I don't see the relationship between modularisation and --add-opens, especially 
when it comes to opening JDK modules, and I also don’t see a direct 
relationship between --add-opens and setAccessible, either. setAccessible or 
equivalent Lookup operations can be used in the same module (including the 
unnamed module), for open modules, and passing Lookups as capability objects — 
all without --add-opens. As I wrote above, when using some legacy libraries, 
some applications may need to use --add-opens. But there is no need for modern 
Java applications or libraries to require --add-opens *in production* (perhaps 
aside from serialization, for which there’s a longer-term plan). I’d be 
interested to know what uses you see for --add-opens in libraries intended for 
production use that are written today.

As for agents, not only are they perfectly supported as ever, it may be 
interesting to run them at link time in certain future Leyden modes. The use of 
agents for tooling is more than just acceptable — it’s wonderful! It’s their 
use by libraries that’s somewhat concerning, but in the long term we may want 
to offer libraries some of the power of agents, only restricted by 
encapsulation boundaries.

> 
> As a member of the Valhalla EG, I can confidently state that many of the 
> Valhalla requirements come out of the underlying "vm physics" and need to 
> reflect those tradeoffs in a way that makes sense to developers who aren't 
> familiar with the ins-and-outs of the core runtime.  Valhalla still bets hard 
> on speculation - preferring to assume "this won't be null" for most values 
> rather than hard code that into the underlying runtime (see recent 
> discussions on removing the "Q" descriptor).

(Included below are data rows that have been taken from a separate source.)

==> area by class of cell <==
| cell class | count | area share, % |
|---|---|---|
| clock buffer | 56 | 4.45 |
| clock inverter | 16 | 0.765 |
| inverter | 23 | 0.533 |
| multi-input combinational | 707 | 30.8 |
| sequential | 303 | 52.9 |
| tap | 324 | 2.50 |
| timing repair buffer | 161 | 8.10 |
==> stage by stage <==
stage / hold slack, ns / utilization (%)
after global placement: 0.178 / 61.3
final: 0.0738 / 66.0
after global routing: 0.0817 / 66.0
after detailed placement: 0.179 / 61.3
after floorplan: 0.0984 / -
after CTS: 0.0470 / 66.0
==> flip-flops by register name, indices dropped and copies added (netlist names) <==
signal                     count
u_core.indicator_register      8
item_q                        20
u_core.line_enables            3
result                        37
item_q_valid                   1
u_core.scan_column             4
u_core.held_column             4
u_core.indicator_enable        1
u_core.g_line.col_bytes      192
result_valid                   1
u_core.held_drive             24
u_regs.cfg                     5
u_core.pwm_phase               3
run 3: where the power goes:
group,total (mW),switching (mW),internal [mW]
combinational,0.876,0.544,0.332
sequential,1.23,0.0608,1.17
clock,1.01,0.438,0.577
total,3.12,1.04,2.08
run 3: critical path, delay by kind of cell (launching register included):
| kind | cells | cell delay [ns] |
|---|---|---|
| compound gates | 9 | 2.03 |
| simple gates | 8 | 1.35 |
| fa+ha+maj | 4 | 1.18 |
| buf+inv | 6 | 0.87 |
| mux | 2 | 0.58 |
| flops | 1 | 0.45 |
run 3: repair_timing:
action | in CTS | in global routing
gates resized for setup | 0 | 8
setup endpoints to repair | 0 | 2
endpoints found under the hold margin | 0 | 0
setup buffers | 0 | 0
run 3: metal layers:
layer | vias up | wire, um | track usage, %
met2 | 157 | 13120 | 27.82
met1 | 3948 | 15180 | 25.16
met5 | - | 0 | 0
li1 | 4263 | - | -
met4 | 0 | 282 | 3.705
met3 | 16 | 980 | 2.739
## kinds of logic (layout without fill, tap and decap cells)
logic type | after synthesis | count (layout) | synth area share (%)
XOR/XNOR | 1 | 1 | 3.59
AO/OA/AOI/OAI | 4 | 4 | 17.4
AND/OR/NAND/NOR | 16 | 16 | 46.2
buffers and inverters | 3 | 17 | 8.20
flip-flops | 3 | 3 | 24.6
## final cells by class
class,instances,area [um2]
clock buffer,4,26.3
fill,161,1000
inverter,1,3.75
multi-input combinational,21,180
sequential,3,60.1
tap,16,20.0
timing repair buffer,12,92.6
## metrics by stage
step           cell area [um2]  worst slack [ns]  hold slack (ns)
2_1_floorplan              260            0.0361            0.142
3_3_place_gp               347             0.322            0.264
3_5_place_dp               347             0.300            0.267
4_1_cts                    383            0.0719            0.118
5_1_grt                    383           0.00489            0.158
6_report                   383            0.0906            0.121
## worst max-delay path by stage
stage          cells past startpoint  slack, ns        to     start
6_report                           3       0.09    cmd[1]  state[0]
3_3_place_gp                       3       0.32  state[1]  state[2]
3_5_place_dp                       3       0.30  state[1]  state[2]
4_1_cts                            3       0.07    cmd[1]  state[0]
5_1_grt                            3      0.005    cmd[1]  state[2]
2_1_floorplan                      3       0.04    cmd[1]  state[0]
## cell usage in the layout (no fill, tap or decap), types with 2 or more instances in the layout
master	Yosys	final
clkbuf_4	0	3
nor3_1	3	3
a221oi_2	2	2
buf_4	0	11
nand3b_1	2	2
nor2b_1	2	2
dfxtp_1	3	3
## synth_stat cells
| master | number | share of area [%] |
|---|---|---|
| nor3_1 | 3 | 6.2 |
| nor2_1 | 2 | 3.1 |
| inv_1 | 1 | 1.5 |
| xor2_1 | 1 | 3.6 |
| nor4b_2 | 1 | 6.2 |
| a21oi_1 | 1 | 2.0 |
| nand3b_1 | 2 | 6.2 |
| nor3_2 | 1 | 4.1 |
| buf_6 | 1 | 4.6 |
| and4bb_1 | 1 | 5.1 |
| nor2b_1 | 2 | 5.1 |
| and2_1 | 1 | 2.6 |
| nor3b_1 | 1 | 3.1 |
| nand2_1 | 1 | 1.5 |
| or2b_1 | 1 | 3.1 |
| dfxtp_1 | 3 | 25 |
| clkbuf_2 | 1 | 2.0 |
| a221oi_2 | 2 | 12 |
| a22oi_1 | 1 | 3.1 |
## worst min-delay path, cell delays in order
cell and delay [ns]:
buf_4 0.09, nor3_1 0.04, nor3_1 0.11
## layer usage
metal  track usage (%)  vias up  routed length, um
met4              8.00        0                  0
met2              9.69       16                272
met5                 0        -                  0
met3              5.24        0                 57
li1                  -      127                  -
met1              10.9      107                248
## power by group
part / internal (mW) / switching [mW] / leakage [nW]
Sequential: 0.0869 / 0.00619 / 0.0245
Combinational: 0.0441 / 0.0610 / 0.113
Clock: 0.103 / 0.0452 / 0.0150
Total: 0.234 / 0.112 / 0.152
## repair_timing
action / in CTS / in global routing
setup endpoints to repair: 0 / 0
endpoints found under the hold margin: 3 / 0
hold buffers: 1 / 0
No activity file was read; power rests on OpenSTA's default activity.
[src/sv/assert_macros.svh]
// Assertion macros shared by the pcm sample quantize packer RTL.
// Needs clk and rst in scope where used; define NO_ASSERTIONS to drop them.
`ifndef ASSERT_MACROS_SVH
`define ASSERT_MACROS_SVH
`ifndef NO_ASSERTIONS
`define PCMSQ_ASSERT_IMP(label, ante, cons) \
  label: assert property (@(posedge clk) disable iff (rst) (ante) |-> (cons)) \
    else $error("pcmsq assertion failed");
`define PCMSQ_ASSERT_NXT(label, ante, cons) \
  label: assert property (@(posedge clk) disable iff (rst) (ante) |=> (cons)) \
    else $error("pcmsq assertion failed");
`else
`define PCMSQ_ASSERT_IMP(label, ante, cons)
`define PCMSQ_ASSERT_NXT(label, ante, cons)
`endif
`endif

[src/sv/pcmsq_pkg.sv]
// Shared constants, types and quantizer helpers for the sample packer.
// No dependencies.
package pcmsq_pkg;

  localparam int INPUT_FRAC_BITS = 30;
  localparam int WORK_FRAC = INPUT_FRAC_BITS + 1;
  localparam int MAG_W = WORK_FRAC + 1;
  localparam int FS_W = 31;
  localparam int PROD_W = MAG_W + FS_W;
  localparam logic signed [32:0] LIM = 33'sd1 <<< WORK_FRAC;
  localparam logic [PROD_W-1:0] ROUND = PROD_W'(1) << (WORK_FRAC - 1);

  localparam int QDEPTH = 8;
  localparam int QPTR_W = $clog2(QDEPTH);
  localparam int QCNT_W = QPTR_W + 1;

  localparam logic [1:0] CH_MONO = 2'd1;

  typedef enum logic [1:0] {
    REG_CHANNEL_COUNT = 2'd0,
    REG_SLOT_BYTES    = 2'd1,
    REG_SAMPLE_BITS   = 2'd2
  } reg_index_t;

  typedef struct packed {
    logic [2:0] slot;
    logic [4:0] lsh;
    logic       mono;
    logic       last;
  } lane_ctl_t;

  typedef struct packed {
    logic [63:0] bytes;
    logic [3:0]  total;
    logic        last;
  } frame_t;

  // {neg, magnitude} of a working sample clipped to +/- 2^WORK_FRAC
  function automatic logic [MAG_W:0] clip_mag(input logic signed [32:0] v);
    logic signed [32:0] c;
    logic signed [32:0] a;
    c = v;
    if (c > LIM) c = LIM;
    if (c < -LIM) c = -LIM;
    a = c[32] ? -c : c;
    return {c[32], a[MAG_W-1:0]};
  endfunction

  // round half away from zero, restore sign, left-align in the slot
  function automatic logic [31:0] q_word(input logic [PROD_W-1:0] prod,
                                         input logic neg, input logic [4:0] lsh);
    logic [PROD_W-1:0] s;
    logic [31:0] w;
    s = prod + ROUND;
    w = {1'b0, s[WORK_FRAC+FS_W-1:WORK_FRAC]};
    if (neg) w = 32'd0 - w;
    return w << lsh;
  endfunction

endpackage

[src/sv/pcmsq_queue.sv]
// Frame queue between the quantizer front end and the byte serializer.
// Depends on pcmsq_pkg.
module pcmsq_queue (
  input  logic                         clk,
  input  logic                         rst,
  input  logic                         push,
  input  pcmsq_pkg::frame_t            push_data,
  input  logic                         pop,
  output pcmsq_pkg::frame_t            head,
  output logic [pcmsq_pkg::QCNT_W-1:0] count
);

  pcmsq_pkg::frame_t mem [pcmsq_pkg::QDEPTH];
  logic [pcmsq_pkg::QPTR_W-1:0] wr_ptr, rd_ptr;

  always_ff @(posedge clk) begin
    if (rst) begin
      wr_ptr <= '0;
      rd_ptr <= '0;
      count  <= '0;
    end else begin
      if (push) wr_ptr <= wr_ptr + 1'b1;
      if (pop) rd_ptr <= rd_ptr + 1'b1;
      count <= count + pcmsq_pkg::QCNT_W'(push) - pcmsq_pkg::QCNT_W'(pop);
    end
  end

  always_ff @(posedge clk) begin
    if (push) mem[wr_ptr] <= push_data;
  end

  assign head = mem[rd_ptr];

endmodule

[config.mk]
export PLATFORM = sky130hd
export DESIGN_NAME = pcmsq_queue
export DESIGN_NICKNAME = d
export VERILOG_FILES = /design/src/sv/assert_macros.svh /design/src/sv/pcmsq_pkg.sv /design/src/sv/pcmsq_queue.sv
export SDC_FILE = /design/constraint.sdc
export NUM_CORES = 1
export LEC_CHECK = 0
export ABC_AREA = 1
export BUFFER_PORTS_ARGS = -buffer_cell sky130_fd_sc_hd__buf_4
export CORE_ASPECT_RATIO = 1.75
export CORE_UTILIZATION = 63
export CTS_BUF_LIST = sky130_fd_sc_hd__clkbuf_8
export DETAILED_ROUTE_END_ITERATION = 10
export MAX_ROUTING_LAYER = met4
export PLACE_DENSITY = 0.81
export SYNTH_ARGS = -nofsm -noshare
export SYNTH_HDL_FRONTEND = slang
export SYNTH_SLANG_ARGS = --single-unit
[constraint.sdc]
create_clock -name clk -period 5.22 [get_ports clk]
set_input_delay 0.522 -clock clk [delete_from_list [all_inputs] [get_ports clk]]
set_output_delay 0.522 -clock clk [all_outputs]
set_load 0.1 [all_outputs]
==> flow_summary.yaml <==
worst_setup_path:
  r2r-start: "wr_ptr[0]"
  max_stage_delay_ns: 0.77
  path_class: "register to output pin"
  critPathMostFrequentCell: "nand2_1"
  worst-r2r-setup-slack_ns: 2.74
  r2r-end: "mem[2][56]"
  end_kind: "output pin"
  setup.worst_path.start_class: "register"
  path_cells: "buf_4, buf_4, nand2_1, nand3_1, nand2_1, nand2_1, nand2_1, buf_4"
  arrival_ns: 3.54
  critPathMaxFanout: 77
  slowest_stage: "dfxtp_4"
  worstPathRequired_ns: 4.70
  cp-endpoint: "head[32]"
  r2r_cells: 3
job:
  drv_cap: 0
logic_synthesis:
  synth_top_area_share_pct: 67.1
  yosys-top-cells-area: "edfxtp_1 (67%), nand2_1 (14%), inv_1 (8.6%)"
  ys_warn_count: 0
  yosysUniqueCellTypes: 19
  yosysTopAreaCell: "edfxtp_1"
  yosysSeqAreaShare_pct: 68.2
  netlist_area_sq_um: 24700
  syn_inst: 2465
  synth_seq_cells: 565
  syn-num-nets: 2545
  avgSynthCellArea_sq_um: 10.0
routing:
  ant_nets: 0
  drtPass1Iterations: 5
  vias: 16700
  drc: 0
  wl_per_cell_microns: 17.3
  drt_iter0_drc: 1605
  wl_mm: 54.3
  vias_per_cell: 5.31
finish:
  mostFrequentLayoutCells: "nand2_1 (911), inv_1 (581), edfxtp_1 (552)"
  n_fill_cell: 2559
  layout_commonest_cell: "nand2_1"
  design_area_sq_um: 27500
  finalNetCount: 2686
  area_delta_synth_final_pct: 11.4
  layout-drive-gt1-share_pct: 10.8
  multi_input_area_sq_um: 5100
  instances_no_fill: 3149
  register_area_sq_um: 16800
power:
  netSwitchingPower_mw: 3.09
  leakagePower_nw: 12.8
  clkPwrFrac_pct: 32.2
  p_comb_share_pct: 17.9
  vdd_ir_drop_max_mv: 0.407
  seqPwrFrac_pct: 49.9
  intPower_mw: 7.26
  swShare_pct: 29.8
  powerDensity_nw_per_um2: 376
  p_total_mw: 10.3
floorplanning:
  start_util_pct: 64.1
  die_area_sq_um: 40000
  core_area_sq_um: 38500
  rows: 95
  ios: 146
  die_x_microns: 152
  fp.dieH_microns: 264
clocking:
  cts-resized-gates: 0
  numClockSinks: 565
  cts_made_buffers: 76
  root_buffer: "clkbuf_8"
  ctsHtreeMaxLevel: 3
  clkTransAtPathRegs_ns: 0.07
  tritoncts: "built"
  ctsHoldBuffers: 0
  cts_setup_buffers: 0
  clockBufferDepth: 3
  insertion_delay_ns: 0.65
global_route:
  grt_overflow_total: 0
  antenna_found_initial: 5
  grt_use_total_pct: 29.0
  grt_pass1_vias: 17000
  grt_pass1_wl_mm: 84.7
  grt_max_degree: 210
sta:
  fin_crit_sh_pct: 77.8
  rsz0062_at_grt: "false"
  finalSetupTns_ns: 0
  slew_violations: 0
  setup_viol: 0
  relSlewSlack_pct: 19.0
  hold_viol_final: 0
  finClkSkew_ns: 0.0296
  tightest_slew_ns: 1.21
  fin_crit_ns: 4.06
  fmax_mhz: 246
placement:
  place_inst: 3013
  hpwlAfterDp_mm: 29.3
  placed_area_sq_um: 26000
  finalWeightedCongestion: 0.801
  numPortBuffers: 145
status:
  status: "finished clean"
hold_path:
  min_path_type: "primary input to register"
-- worst min-delay path by stage --
stage,slack (ns),cells after the start,startpoint,end
detailed placement,0.50,2,wr_ptr[0],wr_ptr[0]
finish,0.09,2,rst,count[1]
floorplan,0.46,2,wr_ptr[0],wr_ptr[0]
global route,0.08,2,rst,count[0]
global placement,0.49,2,wr_ptr[0],wr_ptr[0]
CTS,0.05,2,rst,count[1]
-- cells in the mapped netlist --
| library cell | number |
|---|---|
| xnor2_1 | 1 |
| a21oi_1 | 7 |
| or2_2 | 2 |
| clkbuf_1 | 8 |
| fa_1 | 1 |
| buf_1 | 5 |
| nand3_1 | 278 |
| edfxtp_1 | 552 |
| dfxtp_1 | 13 |
| buf_2 | 60 |
| o21ai_0 | 4 |
| nor2_1 | 15 |
| ha_1 | 6 |
| buf_4 | 10 |
| inv_2 | 1 |
| inv_4 | 1 |
| inv_1 | 567 |
| buf_6 | 23 |
| nand2_1 | 911 |
-- cell type report --
type | instances | area share, %
inverters | 569 | 7.80
clock buffers | 84 | 4.20
diodes | 5 | 0.0455
repair buffers | 169 | 4.70
flip-flops and latches | 565 | 61.2
multi-input cells | 1225 | 18.5
clock inverters | 47 | 1.26
well taps | 485 | 2.21
-- stage by stage --
stage / hold WS, ns / utilization, % / worst slack (ns)
finish: 0.0896 / 71.4 / 1.16
global route: 0.0834 / 71.4 / 0.929
CTS: 0.0539 / 71.4 / 1.15
detailed placement: 0.499 / 67.5 / 1.81
global placement: 0.491 / 67.5 / 1.91
floorplan: 0.463 / - / 0.950
-- registers in the layout (all words and copies together), names as in the netlist, named ones only --
name,count
mem,552
count,4
rd_ptr,3
wr_ptr,3
-- logic make-up after synthesis --
family,share of synthesized area (%)
buf+inv,11.4
simple gates,19.8
compound gates,0.223
flops,68.2
fa+ha+maj,0.385
xor+xnor,0.0355
-- layer usage --
| metal | routed length [microns] | vias to the layer above | track usage, % | share of wire (%) |
|---|---|---|---|---|
| met2 | 28100 | 804 | 47.9 | 52 |
| met1 | 19300 | 7839 | 32.8 | 36 |
| met3 | 4790 | 153 | 5.16 | 8.8 |
| li1 | - | 7919 | - | - |
| met4 | 2080 | 0 | 16.1 | 3.8 |
| met5 | 0 | - | - | 0 |
-- power groups by stage --
stage          registers [mW]  clock network [mW]  logic (mW)
3_5_place_dp             5.26                   0        1.84
4_1_cts                  5.16                3.37        1.85
3_3_place_gp             5.25                   0        1.80
6_report                 5.16                3.34        1.85
5_1_grt                  5.17                3.54        1.98
2_1_floorplan            5.30                   0        1.37
-- worst max-delay path: cells and delay by family (launching register included) --
family / cells / cell delay, ns
and+or+nand+nor: 5 / 0.47
DFF: 1 / 0.77
buffers and inverters: 3 / 1.59
Note: power is estimated with default switching activity, not from simulation.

The way we expose a clear model of when certain optimisations can be made is an 
essential part of designing them. While HotSpot does and will continue to 
heavily depend on speculative optimisation, it will *also* continue to depend 
on hard contracts alongside it, as it has always done (not only in Valhalla but 
also in Records and in older areas, too, such as assuming that data is 
initialised to some workable value). There is no conflict between the two: 
Speculation and integrity have always worked hand-in-hand in Java.

> 
> Has there been any analysis on how common --add-opens actually is?  Or has 
> the use of setAccessible (as a proxy for --add-opens) been analyzed to 
> validate the assumptions here?  If that analysis could be shared it would 
> help to validate the assumptions being stated here.  I know we've examined 
> common corpuses as part of other JSRs to validate ie how widespread "_" was 
> used as variable name before restricting it.  Can the same be done here (if 
> it hasn't already)?

I don’t think setAccessible is a good proxy for add-opens because its use can 
well be “in policy”, i.e. with no violation of an encapsulation policy at all. 
We’ve not conducted any kind of rigorous survey on add-opens, but virtually all 
the anecdotes we encounter (from support etc.) are due to legacy libraries and 
technical debt. This JEP describes no change to add-opens, but I would love to 
see such a study conducted in a few years after more of the ecosystem is on 17+.

> 
> For applications that made the jump to a version > 9, the upgrade from 
> release to release has been (to my knowledge) fairly smooth apart from 
> dealing with --illegal-access=deny becoming mandatory.

That’s been my impression, too, which gives us confidence that strong 
encapsulation is working in the sense that it inflicted some pain “for the last 
time” in exchange for reducing regular update pain. I don’t think we can 
declare success just yet, but things are looking good so far.